The problem is, bad hires are also expensive. The U.S. Department of Labor estimates that a bad hire can cost your company 30% of their first-year earnings.

While it’s unlikely that you’ll make a great hire 10 times out of 10, you should aim to limit the number of bad hires you make. This means learning how to identify a great hire.

Here are six tips that will help you find the right employee for your business.

1. Personality Matters

No personality type is inherently wrong, but that’s not to say that every personality is right for your organization.

Certain positions and companies require certain personality types. A common issue that many hiring managers encounter is that, during interviews, candidates can be chameleons of sorts — tweaking their personalities to appear more favorable.

Through pre-employment personality assessments, however, you can build a better picture of a candidate’s true personality and determine whether or not they have the type of personality needed for both the open position and your company in general.

2. Look for a Sense of Commitment

The reality is that an exceptional employee who leaves your company prematurely can also be considered a bad hire. One of the best ways to help reduce employee turnover is to determine whether the candidate also values commitment.

While it’s impossible to know whether or not an employee will stick with your company over a long period, you can certainly identify a candidate’s desire to commit to the right company long-term.

There is a clear difference between a candidate who is simply looking for work and a candidate who is seeking a long-term venture. As a hiring manager, there are multiple ways to discern between the two.

Look at the candidate’s employment history. Do they tend to jump from job to job every year or so? Are they currently employed? You can also learn much about a candidate’s intentions by the types of questions they ask during interviews.

3. Keep Potential in Mind

When hiring, companies often focus on qualifications, certifications, and skill sets. While these are all important factors to consider—and in many cases, they may be critical for the position—also be mindful of the candidate’s potential for growth.

Especially if you’ve already identified a candidate as a long-term option, there are scenarios in which it can be beneficial to hire talent over experience.

Hiring solely for skill set often results in paying a premium for an employee that may not even be an ideal culture fit at your organization.

4. Match the Skill Set With the Position

Employers often hire candidates with industry-relevant skill sets that aren’t necessary for the position itself.

If a candidate has industry experience but lacks the basic skills for the position, you may spend just as much time training that employee as you would an employee who lacks industry experience.

Hiring an employee with the skill set needed for the position can save your company a significant amount of time and money that would otherwise be spent on training.

5. Emphasize Communication

The best employees communicate well and often. One study shows that oral communication is the skill of the greatest importance to business executives and hiring managers.

But communication goes beyond simply speaking with other executives and other employees.

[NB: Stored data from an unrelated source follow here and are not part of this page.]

## src/rtl/gate_equiv_checker_pkg.sv

```systemverilog
// Shared constants for the gate equivalence harness: FSM encoding and settle
// counter sizing.
package gate_equiv_checker_pkg;

  localparam logic [1:0] ST_IDLE   = 2'd0;
  localparam logic [1:0] ST_DRIVE  = 2'd1;
  localparam logic [1:0] ST_SAMPLE = 2'd2;
  localparam logic [1:0] ST_DONE   = 2'd3;

  typedef enum logic [1:0] {
    IDLE   = ST_IDLE,
    DRIVE  = ST_DRIVE,
    SAMPLE = ST_SAMPLE,
    DONE   = ST_DONE
  } state_e;

  localparam int SETTLE_MAX   = 15;
  localparam int SETTLE_CNT_W = 4;

endpackage

```

## src/rtl/gate_equiv_checker_settle_timer.sv

```systemverilog
// Settle timer: counts enabled cycles since the last clear and flags the
// final cycle of a SETTLE-cycle hold window.
module settle_timer
  import gate_equiv_checker_pkg::*;
#(
  parameter int SETTLE = 1
) (
  input  logic clk,
  input  logic rst_n,
  input  logic clear,
  input  logic enable,
  output logic expire
);

  if (SETTLE < 1 || SETTLE > SETTLE_MAX) begin : g_bad_settle
    $error("settle_timer: SETTLE out of range");
  end

  localparam logic [SETTLE_CNT_W-1:0] CNT_LAST = SETTLE_CNT_W'(SETTLE - 1);
  localparam logic [SETTLE_CNT_W-1:0] CNT_ONE  = SETTLE_CNT_W'(1);

  logic [SETTLE_CNT_W-1:0] count_q;
  logic [SETTLE_CNT_W-1:0] count_d;

  always_comb begin
    count_d = count_q;
    if (clear) begin
      count_d = '0;
    end else if (enable) begin
      count_d = count_q + CNT_ONE;
    end
  end

  // NOTE: state registers use non-blocking assignment so every flop samples
  // pre-edge values regardless of block evaluation order.
  always_ff @(posedge clk or negedge rst_n) begin
    if (!rst_n) begin
      count_q <= '0;
    end else begin
      count_q <= count_d;
    end
  end

  assign expire = (count_q == CNT_LAST);

endmodule

```

## config.mk

```make
export PLATFORM = sky130hd
export DESIGN_NAME = settle_timer
export DESIGN_NICKNAME = d
export VERILOG_FILES = /design/src/rtl/gate_equiv_checker_pkg.sv /design/src/rtl/gate_equiv_checker_settle_timer.sv
export SDC_FILE = /design/constraint.sdc
export NUM_CORES = 1
export LEC_CHECK = 0
export ABC_AREA = 1
export BUFFER_PORTS_ARGS = -buffer_cell sky130_fd_sc_hd__buf_2
export CORE_AREA = 10 10 47 49
export CTS_CLUSTER_DIAMETER = 50
export DETAILED_ROUTE_END_ITERATION = 8
export DIE_AREA = 0 0 57 59
export PLACE_DENSITY = 0.42
export SLEW_MARGIN = 5
export SYNTH_ARGS = -nofsm -noshare
export SYNTH_HDL_FRONTEND = slang
export SYNTH_SLANG_ARGS = --single-unit
```

## constraint.sdc

```tcl
create_clock -name clk -period 1.9 [get_ports clk]
set_input_delay 0.285 -clock clk [delete_from_list [all_inputs] [get_ports clk]]
set_output_delay 0.285 -clock clk [all_outputs]
set_load 0.02 [all_outputs]
```

# --- Word-level counts from Yosys, hierarchy flattened ---
# Cells that the tools add are included.
totals:
  out_inout_bits: 1
  inputBits: 4
  reg_bits: 4
  elab_cells: 6
op_classes:
  addsub: 1
  n_mux: 2
  reduce_logical: 2
op_table:
  columns: ["operator", "count"]
  rows:
  - ["two-way mux 4 bit", 2]
  - ["adder 4 x 1 -> 4 bit, second input constant", 1]
  - ["logical NOT 4 bit", 1]
  - ["nonzero test 2 bit", 1]

# --- Depth between registers and ports, before layout ---
logic_depth:
  ltp_word: 3
  depth_mapped: 5

# --- Least setup slack after synthesis ---
# Ideal clock, no wire load.
synth_timing:
  kind: "reg2out"
  from: "register count_q[0]"
  to: "output expire"
  required_ns: 1.615
  path_slack_ns: 0.468
  arrival_ns: 1.147
  path_stages_with_launch: 4
  path_cell_list: "dfrtp_1 -> inv_1 -> ha_1 -> nor3b_1"
synth_between:
  elab_chain_cells: 1
synth_rtl:
  columns: ["element", "line", "rtl"]
  rows:
  - ["from (decl)", "gate_equiv_checker_settle_timer.sv:22", "logic [SETTLE_CNT_W-1:0] count_q;"]
  - ["from (signal assigned)", "gate_equiv_checker_settle_timer.sv:40", "count_q <= count_d;"]
  - ["logical NOT 4 bit", "gate_equiv_checker_settle_timer.sv:44", "assign expire = (count_q == CNT_LAST);"]
  - ["to (decl)", "gate_equiv_checker_settle_timer.sv:12", "output logic expire"]
# No other way between the ends.

# --- Worst setup path after layout ---
# Same ends and word-level chain as after synthesis.

==> flow_summary.json <==
{
  "route.vias.total": 189,
  "fin_skew_ps": 0.03959,
  "ys.warnings.count": 0,
  "routed_wl_um": 433,
  "start_util": 0.1607,
  "reg2reg_slack_ps": 910,
  "critPathMaxFanout": 3,
  "required_ps": 1620,
  "swShare": 0.3356,
  "rr_startpoint": "count_q[0]",
  "grt_setup_unrepaired": "false",
  "critPathCaptureType": "output pin",
  "nFillCells": 167,
  "cts.sinks": 4,
  "status": "finished, final reports clean",
  "power.share.clock": 0.310,
  "die_y_um": 59,
  "core-area_um2": 1401,
  "cts_max_level": 1,
  "final_common_cell": "nand2_1",
  "syn_to_final_growth_pct": 32.22,
  "hp-start": "clear",
  "die_area_um2": 3363,
  "grt.overflow.total": 0,
  "portBuffers": 4,
  "maxCapViolCount": 0,
  "cts_setup_buffers": 0,
  "nets": 43,
  "postSynthAreaPerCell_um2": 8.341,
  "syn_inst": 27,
  "clock_path_buffers": 2,
  "power_switching_w": 0.0001103,
  "grt_pass1_vias": 215,
  "grt_usage": 0.03201,
  "start_kind": "flip-flop",
  "arrival_ps": 1230,
  "root_buffer": "clkbuf_4",
  "hold_viol": 0,
  "post-route-period-util": 0.7974,
  "ys_seq_area_frac": 0.4444,
  "power_frac_seq": 0.360,
  "reg_top3": "count_q: 4 flops",
  "layout-drive-gt1-share": 0.2571,
  "hold_path_class": "input pin to flip-flop",
  "place_congestion": 0.6341,
  "internal_power_w": 0.0002183,
  "power_leakage_nw": 0.1557,
  "drc_errors": 0,
  "ff2ff_path_depth": 4,
  "peakVddDrop_v": 0.0003881,
  "final.setup.tns_ps": 0,
  "synth_seq_cells": 4,
  "hold_end": "count_q[1]",
  "setup_viol": 0,
  "drtIter0Drc": 2,
  "rows": 14,
  "tightest_slew_ps": 161.5,
  "largest_register_ffs": 4,
  "ant_nets": 0,
  "grt_pass1_wl_um": 772,
  "final_max_slew_viol_count": 0,
  "slew_headroom": 0.8922,
  "via_per_inst": 3.706,
  "numCtsBuffers": 3,
  "p_per_area_nw_per_um2": 1104,
  "max_clock_freq_ghz": 0.6601,
  "regToRegEndpoint": "count_q[1]",
  "ios": 5,
  "layout_min_cycle_time_ps": 1515,
  "grt_antenna_before_repair": 0,
  "routedWlPerCell_um": 8.490,
  "netlist_area_um2": 225.2,
  "cts.hold.buffers_added": 1,
  "clkTransAtPathRegs_ps": 40,
  "whs_path_depth": 4,
  "antenna_cells": 0,
  "p_comb_frac": 0.331,
  "multiInputGateArea_um2": 110.1,
  "cts_resized": 0,
  "cts_tree": "done",
  "synth_fp_nets": 33,
  "grt_max_degree": 6,
  "die_w_um": 57,
  "path_class": "flip-flop to output pin",
  "synth_cell_types": 10,
  "power_w": 0.0003286,
  "regMostFlops": "count_q",
  "dr.pass1.iters": 4,
  "insertion_delay_ps": 230,
  "mostFrequentLayoutCells": "5 x nand2_1, 4 x inv_1, 4 x dfrtp_1, 4 x buf_2",
  "seqCellArea_um2": 100.1
}
==> area by class of cell <==
type                       instances  share of cell area
tap                               16             0.06723
sequential                         4              0.3361
multi-input combinational         19              0.3697
inverter                           4             0.05042
clock buffer                       3             0.07563
timing repair buffer               5              0.1008
==> worst max-delay path, stage by stage, from the launching register on <==
cell	delay, ps
dfrtp_1	390
inv_1	120
ha_1	150
nor3b_1	160
buf_2	190
==> power by group through the flow <==
stage	Combinational [W]	Clock, W	Sequential [W]
after floorplan	0.0000803	0	0.000115
after global placement	0.000110	0	0.000120
after detailed placement	0.000110	0	0.000118
after CTS	0.000113	0.000110	0.000117
after global routing	0.000124	0.000112	0.000122
final	0.000109	0.000102	0.000118
==> layer usage <==
layer	share of wire	track usage	vias to the layer above
li1	-	-	103
met1	0.47	0.02976	80
met2	0.45	0.04186	4
met3	0.074	0.01502	2
met4	0.0092	0.05034	0
met5	0	0	-
==> cell usage after synthesis <==
cell type | instances | area (um2)
nand2_1 | 5 | 18.77
dfrtp_1 | 4 | 100.1
inv_1 | 4 | 15.01
a21oi_1 | 3 | 15.01
nand3_1 | 3 | 15.01
nor2_1 | 3 | 11.26
ha_1 | 2 | 25.02
nor2_2 | 1 | 6.260
nor2_4 | 1 | 11.26
nor3b_1 | 1 | 7.510
==> how the worst max path moves through the flow <==
stage                     from      to  slack (ps)  depth (start not counted)
floorplan           count_q[0]  expire         470                          3
global placement    count_q[0]  expire         620                          4
detailed placement  count_q[0]  expire         610                          4
CTS                 count_q[0]  expire         350                          4
global route        count_q[0]  expire         300                          4
finish              count_q[0]  expire         390                          4
==> kinds of logic (layout without fill, tap and decap cells) <==
| family | count (synthesis) | in the layout | synth area share |
|---|---|---|---|
| compound gates | 3 | 3 | 0.06665 |
| fa+ha+maj | 2 | 2 | 0.1111 |
| buf+inv | 4 | 12 | 0.06665 |
| flops | 4 | 4 | 0.4445 |
| simple gates | 14 | 14 | 0.3111 |
==> metrics by stage <==
step,cell area [um2],instances,hold slack [ps],utilization,setup WS (ps)
floorplan,225.2,27,-10.59,-,467.7
global placement,265.3,47,95.61,0.1893,621.1
detailed placement,265.3,47,91.03,0.1893,608.6
CTS,297.8,51,340.9,0.2125,354.6
global route,297.8,51,355.5,0.2125,303.3
finish,297.8,51,346.4,0.2125,385.0
Note: power is estimated with default switching activity, not from simulation.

It includes the ability to listen and comprehend information, as well as the ability to write clearly and effectively.

What’s great about communication is that it’s easy to spot. After only a few interactions with a candidate, you should already have a strong inclination about whether or not they are a good communicator.

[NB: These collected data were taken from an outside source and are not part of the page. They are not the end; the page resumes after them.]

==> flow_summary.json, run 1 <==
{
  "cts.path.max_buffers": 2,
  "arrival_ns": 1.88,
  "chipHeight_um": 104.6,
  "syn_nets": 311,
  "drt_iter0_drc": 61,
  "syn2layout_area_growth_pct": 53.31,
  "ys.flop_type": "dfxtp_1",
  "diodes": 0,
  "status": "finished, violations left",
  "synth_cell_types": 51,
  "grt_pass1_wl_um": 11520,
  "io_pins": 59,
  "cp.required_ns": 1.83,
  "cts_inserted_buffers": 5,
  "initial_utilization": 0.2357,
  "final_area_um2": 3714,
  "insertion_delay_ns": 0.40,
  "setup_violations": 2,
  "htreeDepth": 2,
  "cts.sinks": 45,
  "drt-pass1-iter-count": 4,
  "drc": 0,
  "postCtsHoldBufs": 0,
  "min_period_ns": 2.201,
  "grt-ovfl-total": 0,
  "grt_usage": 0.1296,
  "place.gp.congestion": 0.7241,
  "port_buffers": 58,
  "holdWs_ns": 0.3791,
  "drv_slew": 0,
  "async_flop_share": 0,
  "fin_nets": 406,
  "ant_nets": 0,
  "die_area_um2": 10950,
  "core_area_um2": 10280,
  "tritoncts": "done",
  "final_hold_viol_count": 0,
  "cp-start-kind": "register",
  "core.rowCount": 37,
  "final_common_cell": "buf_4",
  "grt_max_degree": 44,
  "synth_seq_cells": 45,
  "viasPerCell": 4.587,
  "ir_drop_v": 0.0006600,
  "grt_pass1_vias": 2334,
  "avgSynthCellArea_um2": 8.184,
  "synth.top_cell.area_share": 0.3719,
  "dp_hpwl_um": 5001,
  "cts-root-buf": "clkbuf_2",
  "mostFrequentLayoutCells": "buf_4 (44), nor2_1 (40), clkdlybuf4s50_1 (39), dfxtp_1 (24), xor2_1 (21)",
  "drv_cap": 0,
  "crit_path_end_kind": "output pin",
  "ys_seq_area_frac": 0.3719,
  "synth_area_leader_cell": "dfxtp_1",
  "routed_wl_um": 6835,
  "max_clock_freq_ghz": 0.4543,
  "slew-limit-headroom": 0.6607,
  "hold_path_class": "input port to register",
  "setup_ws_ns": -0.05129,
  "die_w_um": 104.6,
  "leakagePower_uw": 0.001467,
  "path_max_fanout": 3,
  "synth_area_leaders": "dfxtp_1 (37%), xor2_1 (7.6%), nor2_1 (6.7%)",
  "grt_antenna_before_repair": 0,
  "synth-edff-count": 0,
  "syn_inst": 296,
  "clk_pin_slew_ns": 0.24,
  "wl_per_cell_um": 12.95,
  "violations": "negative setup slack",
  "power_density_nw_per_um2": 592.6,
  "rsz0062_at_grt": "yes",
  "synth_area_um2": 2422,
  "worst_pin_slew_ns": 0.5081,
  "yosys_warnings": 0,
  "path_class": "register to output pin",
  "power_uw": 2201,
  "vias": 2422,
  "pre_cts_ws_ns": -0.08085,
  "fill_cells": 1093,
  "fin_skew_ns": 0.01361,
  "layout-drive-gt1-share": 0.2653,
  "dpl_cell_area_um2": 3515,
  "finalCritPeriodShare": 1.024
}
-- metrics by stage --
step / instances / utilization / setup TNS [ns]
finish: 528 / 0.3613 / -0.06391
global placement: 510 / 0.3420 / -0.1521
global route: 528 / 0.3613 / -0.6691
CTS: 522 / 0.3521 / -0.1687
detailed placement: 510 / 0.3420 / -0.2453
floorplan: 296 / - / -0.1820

6. Culture Fit Is Important

Culture fit is often overlooked, yet it’s one of the most important factors when it comes to making the right hire. Identifying a great fit for your company culture can strengthen your brand and maintain synergy among team members.

Additionally, bringing a new employee into the right culture can keep them more engaged, and this might ultimately help you retain them. 47% of active job seekers regard company culture as their primary reason for seeking new job opportunities.

Of course, there are certain traits that are incompatible with the majority of businesses — a poor attitude, a lack of integrity, and laziness, to name only a few.

However, look at your company’s core values, more specifically, and determine whether or not a particular candidate lines up with the attributes that an ideal employee for your organization should exhibit.